Instructions for the task: Every line from the one containing "output mem_we;" to the one containing "For the routed" in the records below, both included, must be set down exactly, and no other line.

** Opening Data block **

==> flow/design.v (excerpt) <==
module datapath(clk, rst, sw, seg0, seg1,seg2,seg3, mem_addr, mem_wdata, mem_we, mem_rdata);
export LEC_CHECK = 0
export CAP_MARGIN = 20
export CORE_MARGIN = 2
export CORE_UTILIZATION = 72
export CTS_CLUSTER_DIAMETER = 354
export CTS_CLUSTER_SIZE = 15
export HOLD_SLACK_MARGIN = 0.3
export PLACE_DENSITY = 0.55
export SETUP_SLACK_MARGIN = 0.46
export SLEW_MARGIN = 20
create_clock -name core_clock -period 3.05 [get_ports {clk}]
run.sh (not shown) runs the stock make flow with config.mk's settings and CLKGATE_MAP_FILE=.
The baseline never finished: it broke off in clock tree synthesis.
Rerun with:
Settings changed: CORE_MARGIN 2 to 4, CORE_UTILIZATION 72 to 40, CTS_CLUSTER_DIAMETER 354 to unset, CTS_CLUSTER_SIZE 15 to unset, HOLD_SLACK_MARGIN 0.3 to unset, PLACE_DENSITY 0.55 to unset, SETUP_SLACK_MARGIN 0.46 to unset.
Clock period 3.05 ns to 9.1 ns, I/O delays scaled along.
Outcome: The new run went through all stages and came out clean. Die area went up by well over a third. Synthesized cell count does not change. Synthesized area is unchanged.

---

== v24 ==
datapath again, from the RTL that the note above started with.
Settings: LEC_CHECK=0, CAP_MARGIN=20, CORE_MARGIN=2, CORE_UTILIZATION=70, CTS_CLUSTER_SIZE=47, MAX_ROUTING_LAYER=met4, PLACE_DENSITY_LB_ADDON=0.01, SETUP_SLACK_MARGIN=2.57, SLEW_MARGIN=20; clock period 8.63 ns.
[v24] flow finished | final checks: failed | reasons: setup timing
Inputs modified between v24 and v30:
Settings: changing CORE_UTILIZATION from 70 to 72; changing CTS_CLUSTER_SIZE from 47 to 49; setting TNS_END_PERCENT to 5 for the first time; changing SETUP_SLACK_MARGIN from 2.57 to 2.74; changing the clock period (ns, I/O delays scaled along) from 8.63 to 9.24.
--- outcome ---
- Flow for v30 halted at 5_1_grt, error code GRT-0232.
- Comparing v30 and v24, number of post-CTS setup repair buffers is higher on v30.
- Reported for v30 and v24, number of H-tree levels turned out identical to the last digit.
- From v24 to v30 the numbers moved as follows: half-perimeter wire length after placement down about 2.2%, total number of clock tree sinks barely changed, worst setup slack before clock tree synthesis has decreased, post-cts repair resize count now sits lower, total cell area at the placement stage went down.
- Going from v24 to v30, the die area was shrunk.
- Going from v24 to v30, the number of cells after detailed placement was found to have gone down by 2.1%.
- Looking at pre-placement core utilization, v30 sits 1.9 points above v24.
Input changes introduced in v52 (baseline for comparison: v30):
Settings: MAX_ROUTING_LAYER: met4 -> unset; TNS_END_PERCENT: 5 -> unset; CORE_UTILIZATION: 72 -> 70; CTS_CLUSTER_SIZE: 49 -> unset; SETUP_SLACK_MARGIN: 2.74 -> -0.45; the clock period (ns, I/O delays scaled along): 9.24 -> 8.63.
- Compared with v30, in v52 share of cell area taken by muxes after synthesis held steady, overall chip area grew by 1200 sq um, cell resize tally after clock tree synthesis shrank by about 80%, cell area after placement grew by about 3%.
- When v52 is set beside v30, its last weighted congestion value of the routability-driven placer turns out to be 4.6% larger.
- The runs compared here, v30 and v52, all ended either early or with open violations.
- Status v52: flow complete, layout not clean - setup timing
- v52 against v30: pre-CTS worst setup slack went down, buffers inserted during post-CTS setup optimization decreased 82, die extent in x up about 1.4%.
- Sort v30 and v52 by floorplan die height desc -> top: v52
- Final HPWL from detailed placement went up by a few percent going from v30 to v52.
Input changes introduced in v3 (baseline for comparison: v52):
Settings: PLACE_DENSITY_LB_ADDON removed (was 0.01); CORE_UTILIZATION changed from 70 to 58; the clock period (ns, I/O delays scaled along) changed from 8.63 to 6.19.
Findings:
No crash in v3: every stage finished, but the layout fails its final checks due to setup timing.
Min clock network contribution to total cell area across v3 and v52: v3
The launching element of the worst setup path comes out control_unit_inst.state_reg.Q[1]$_DFF_PP0_ in one run and control_unit_inst.state_reg.Q[0]$_DFF_PP0_ in the other, namely in v3 and v52 respectively.
v52 -> v3: fmax increased by a few percent
Wire length the detailed router placed on met1, v3 vs v52: up by more than 10%
Lower die span in y was reported by v52, not v3.
Re utilization: v52 was higher than v3.
Compare v3 and v52 | maximum single-stage delay on the critical path lower: v52

---

Setup of run A:
datapath again, from the RTL that the note above started with.
==> flow/design.v (excerpt) <==
module datapath(clk, rst, sw, seg0, seg1,seg2,seg3, mem_addr, mem_wdata, mem_we, mem_rdata);
	input clk, rst;
	input [3:0] sw;
	output [6:0] seg0,seg1,seg2,seg3;
	output [15:0] mem_addr;
	output [15:0] mem_wdata;
	output mem_we;
	input [15:0] mem_rdata;
	wire [15:0] rin, rout;
	wire wr_enable, ram_addr_sel, pcin, ram_out_ctrl, instr_ctrl, acc_enable, acc_out_ctrl, pc_enable, pc_out_ctrl, addsub, a_enable, xor_ctrl, cu_out_ctrl, mul_out_ctrl, mul_acc_out_ctrl, sr_sel, add_ctrl;
	wire[15:0] instr, bus, instr_address, cu_out, r0_out, r1_out,r2_out, r3_out, r4_out, r5_out, r6_out, r7_out, r8_out, r9_out,r10_out, r11_out, r12_out, r13_out, mul_acc_out, sp_out;
	wire [15:0] ra_in, acc_out, sr_out;
	reg [15:0] ram_address, sr_in;
	wire [15:0] ram_out;
	wire[1:0] sp_sel;
	wire[3:0] status_reg;
	sixteen_bit_reg instruction_register(.clk(clk),.rst(rst),.D(bus),.Q(instr),.enable(instr_ctrl));
	program_counter pc(.clk(clk),.rst(rst), .select(pcin), .bus(bus), .out(instr_address),.pc_enable(pc_enable));
	always@(ram_addr_sel or sp_out or instr_address) begin
		if (ram_addr_sel == 1'b1)
  ...
clock: 13.8 ns
lec_check: 0
cap_margin: 20
cell_pad_in_sites_global_placement: 2
core_aspect_ratio: 0.75
core_margin: 2
core_utilization: 31
cts_cluster_diameter: 145
gpl_timing_driven: 0
slew_margin: 20
What run B does differently from run A at the input level:
- CELL_PAD_IN_SITES_GLOBAL_PLACEMENT now 3, was 2
- CELL_PAD_IN_SITES_DETAIL_PLACEMENT now 1, previously not set
- PLACE_DENSITY now 0.53, previously not set
## What came out
Diff run B..run A | overall die height | unchanged
Between run A and run B, the flow reports count of clock-buffer cells in the layout increasing by a little under 10%.
For the routed wire length, run B came in 5400 um higher than run A did.
Comparing run A with run B, the sequential share of layout area came out essentially unchanged.
Run B | stages: all done | timing, DRC, antenna: all pass
Edits applied to the flow inputs when going from run B to run C:
- PLACE_DENSITY: 0.53 -> unset
- CELL_PAD_IN_SITES_DETAIL_PLACEMENT: 1 -> unset
- CORE_UTILIZATION: 31 -> 35
- GPL_TIMING_DRIVEN: 0 -> unset
- CORE_ASPECT_RATIO: 0.75 -> unset
- CTS_CLUSTER_DIAMETER: 145 -> unset
- CORE_MARGIN: 2 -> 4
- CELL_PAD_IN_SITES_GLOBAL_PLACEMENT: 3 -> unset
- the clock period (ns, I/O delays scaled along): 13.8 -> 9.1
--- outcome ---
Depth of the worst register-to-register path came out lower on run C than on run B. Wire length, run B and run C, lower one = run C. Diff run B..run C | cell count | negligible.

** Closing Data block **

Response to the task:
	output mem_we;
	input [15:0] mem_rdata;
	wire [15:0] rin, rout;
	wire wr_enable, ram_addr_sel, pcin, ram_out_ctrl, instr_ctrl, acc_enable, acc_out_ctrl, pc_enable, pc_out_ctrl, addsub, a_enable, xor_ctrl, cu_out_ctrl, mul_out_ctrl, mul_acc_out_ctrl, sr_sel, add_ctrl;
	wire[15:0] instr, bus, instr_address, cu_out, r0_out, r1_out,r2_out, r3_out, r4_out, r5_out, r6_out, r7_out, r8_out, r9_out,r10_out, r11_out, r12_out, r13_out, mul_acc_out, sp_out;
	wire [15:0] ra_in, acc_out, sr_out;
	reg [15:0] ram_address, sr_in;
	wire [15:0] ram_out;
	wire[1:0] sp_sel;
	wire[3:0] status_reg;
	sixteen_bit_reg instruction_register(.clk(clk),.rst(rst),.D(bus),.Q(instr),.enable(instr_ctrl));
	program_counter pc(.clk(clk),.rst(rst), .select(pcin), .bus(bus), .out(instr_address),.pc_enable(pc_enable));
	always@(ram_addr_sel or sp_out or instr_address) begin
		if (ram_addr_sel == 1'b1)
  ...
clock: 13.8 ns
lec_check: 0
cap_margin: 20
cell_pad_in_sites_global_placement: 2
core_aspect_ratio: 0.75
core_margin: 2
core_utilization: 31
cts_cluster_diameter: 145
gpl_timing_driven: 0
slew_margin: 20
What run B does differently from run A at the input level:
- CELL_PAD_IN_SITES_GLOBAL_PLACEMENT now 3, was 2
- CELL_PAD_IN_SITES_DETAIL_PLACEMENT now 1, previously not set
- PLACE_DENSITY now 0.53, previously not set
## What came out
Diff run B..run A | overall die height | unchanged
Between run A and run B, the flow reports count of clock-buffer cells in the layout increasing by a little under 10%.
For the routed wire length, run B came in 5400 um higher than run A did.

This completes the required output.